The truth is it’s almost impossible to be sure.
Even if you do have some of the best client communications around, a barrier to this being completely effective is all the literature providers give to you and your client. That’s largely out of your control. And, sadly, the days of 100-page pension reports and investment summaries are not behind us.
Those huge reports are almost guaranteed to leave clients confused. And that’s if they bother to read them – few will pore over countless pages of what many may view as boring. Advisers need providers to aid them in helping clients punch through the wall of noise that is financial services, not supply the bricks to build it up even more.
The incoming Consumer Duty should help address this. The current bar of fair, clear and not misleading communications isn’t a high one and there’s much evidence in the literature around the industry that proves it doesn’t help consumers get to the bottom of what’s going on. Consumer Duty is much stricter on client communications and should lead to a better understanding for clients.
The FCA has released a considerable amount of information on the regulation, but one of the neatest lines it’s come up with describes what it expects from the industry: “Firms should ‘put themselves in their customers’ shoes’ when considering whether their communications equip customers with the right information, at the right time, to understand the product or service in question and make effective decisions.”
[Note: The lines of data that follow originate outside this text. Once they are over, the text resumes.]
From an optimization exercise on the open Yosys and OpenROAD flow, aimed at a short achievable clock period and few clock cycles per item; shortcuts taken in it are not production practice.
Only simulation tests tie the RTL to the original design; equivalence was not proved.
The clock port is modelled as an ideal driver, which makes a skipped or thinned clock tree look cheaper than it is; a real chip needs a root buffer or a tree.
Power and IR drop assume default switching activity.

==> inputs of wip/sierra <==
// luby_restart_scheduler
module luby_restart_scheduler #(
    parameter int INDEX_BITS = lrs_pkg::LRS_INDEX_BITS
) (
    input  wire logic                              clk,
    input  wire logic                              rst_n,
    input  wire logic                              cfg_wr_en,
    input  wire logic [lrs_pkg::LRS_UNIT_W-1:0]    cfg_wr_data,
    input  wire logic                              in_valid,
    output logic                                   in_ready,
    input  wire logic [lrs_pkg::LRS_COUNT_W-1:0]   conflict_count,
    output logic                                   out_valid,
    input  wire logic                              out_ready,
    output logic                                   restart,
    output logic [lrs_pkg::LRS_TOTAL_W-1:0]        restart_total
);
clock: 5.0 ns
lec_check: 0
abc_clock_period_in_ps: 2000
cap_margin: 20
core_margin: 2
core_utilization: 60
cts_cluster_diameter: 100
cts_cluster_size: 30
gpl_timing_driven: 1
place_density: 0.75
setup_slack_margin: 3.0
slew_margin: 20
run.sh (not shown) runs the stock make flow with config.mk's settings and CLKGATE_MAP_FILE= SYNTH_SCRIPT=/design/flow/synth_recipe.tcl, a recipe that flattens the netlist after the stock synthesis.
==> inputs of wip/yarrow, as changes to wip/sierra <==
--- a/flow/design.v
+++ b/flow/design.v
@@ -384,11 +384,10 @@
     logic [HI-1:0]          head_hi;
     logic [HI-1:0]          head_hi_up;  
     logic                   head_zero;   
     logic                   head_max;    
     logic [INDEX_BITS-1:0]  out_total;   
-    logic                   out_fire;    
     always_comb
     begin
         for (int t = 0; t < 2; t++)
         begin
             logic          tk;
@@ -440,37 +439,33 @@
     always_ff @(posedge clk or negedge rst_n)
     begin
         if (!rst_n)
         begin
             q_valid   <= '0;
-            q_fire[0] <= 1'b0;
             head_zero <= 1'b1;
         end
         else
         begin
             q_valid <= n_valid[out_ready];
             if (n_load[out_ready])
-                q_fire[0] <= n_hfire[out_ready];
-            if (n_load[out_ready])
                 head_zero <= 1'b0;
         end
     end
     always_ff @(posedge clk)
     begin
-        q_fire[QD-1:1] <= n_fire[out_ready][QD-1:1];
+        q_fire <= n_fire[out_ready];
         if (n_load[out_ready])
         begin
             head_lo  <= h_lo[out_ready];
             head_hi  <= h_hi[out_ready];
             head_max <= h_max[out_ready];
         end
         head_hi_up <= head_hi + HI'(1);
-        out_fire   <= n_load[out_ready] ? n_hfire[out_ready] : q_fire[0];
         out_total  <= n_load[out_ready] ? {h_hi[out_ready], h_lo[out_ready]}
                                         : {head_hi, head_lo};
     end
     assign in_ready      = in_ready_reg;
     assign out_valid     = q_valid[0];
-    assign restart       = out_fire;
+    assign restart       = q_fire[0];
     assign restart_total = LRS_TOTAL_W'(out_total);
 endmodule
 `default_nettype wire
--- a/flow/config.mk
+++ b/flow/config.mk
@@ -6,12 +6,9 @@
 export NUM_CORES = 4
 export LEC_CHECK = 0
 export ABC_CLOCK_PERIOD_IN_PS = 2000
 export CAP_MARGIN = 20
 export CORE_MARGIN = 2
-export CORE_UTILIZATION = 60
-export CTS_CLUSTER_DIAMETER = 100
-export CTS_CLUSTER_SIZE = 30
+export CORE_UTILIZATION = 40
 export GPL_TIMING_DRIVEN = 1
-export PLACE_DENSITY = 0.75
 export SETUP_SLACK_MARGIN = 3.0
 export SLEW_MARGIN = 20
==> qor summary <==
| metric | wip/yarrow | wip/sierra |
|---|---|---|
| Share of the final layout cell area in multi-input gates | 41.0% | 43.1% |
| Global-route wire length before repair | 143000 µm | 143000 µm |
| Number of global-route vias before repair | 24961 | 26083 |
| Worst-case clock skew | 0.0463 ns | 0.0278 ns |
| Proportion of cell area spent on the clock network | 6.49% | 2.45% |
| FF-to-FF setup slack | 3.01 ns | 2.96 ns |
| Fraction of layout cells with a size suffix above 1 | 12.3% | 11.0% |
| Number of cells on the worst reg-to-reg path | 8 | 9 |
| Dpl ws | 1.45 ns | 1.44 ns |
| Outcome | no timing/DRC/antenna violations | no timing/DRC/antenna violations |
| Total power divided by cell area | 586 mW/mm² | 554 mW/mm² |
| Number of well taps | 1155 | 773 |
| Clock-pin slew on the worst setup and hold paths | 0.06 ns | 0.12 ns |
| Initial Util | 40.5% | 60.4% |
| Gp weighted congestion | 0.866 | 0.967 |
| Achievable frequency | 458 MHz | 448 MHz |
| Arrival time at the worst endpoint | 1.18 ns | 1.23 ns |
| Leakage component of the power | 17.0 nW | 16.6 nW |
| Mux cell area share after synthesis | 9.25% | 9.06% |
Testbench counts of wip/sierra, summed over its fixed seeds: cycles 22,528, items 22,400.
Testbench counts of wip/yarrow, summed over its fixed seeds: cycles 22,528, items 22,400.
There are two great points in that quote. The first is putting yourself in a customer’s shoes. This is exactly the mindset we need to approach communications with. Make it simple. Use engaging graphics that help explain complex issues. Help clients dig to the bottom of what’s going on.
Then there’s helping clients “make effective decisions”. Financial products can be complex. How do clients know what they’re being sold or advised into if they can’t understand what’s being presented to them? Advisers need the right tools from providers to show clients how they’re invested, why they’re invested in a certain way and how it’s right for them.
The Consumer Duty regulations around communications can seem daunting, so the primary place to direct your focus is on the material clients read when making a decision. Those decision points are a particular area where there could be foreseeable harm, so they should be a priority.
If a product cannot communicate to you and your clients what it effectively does, then perhaps it isn’t truly fit for purpose. If it isn’t clear around that decision point what’s going on, then that’s a concern. Client understanding is fundamental to achieving good outcomes. We need to get it together to make sure clients understand how and why they’re on the path to achieving their goals.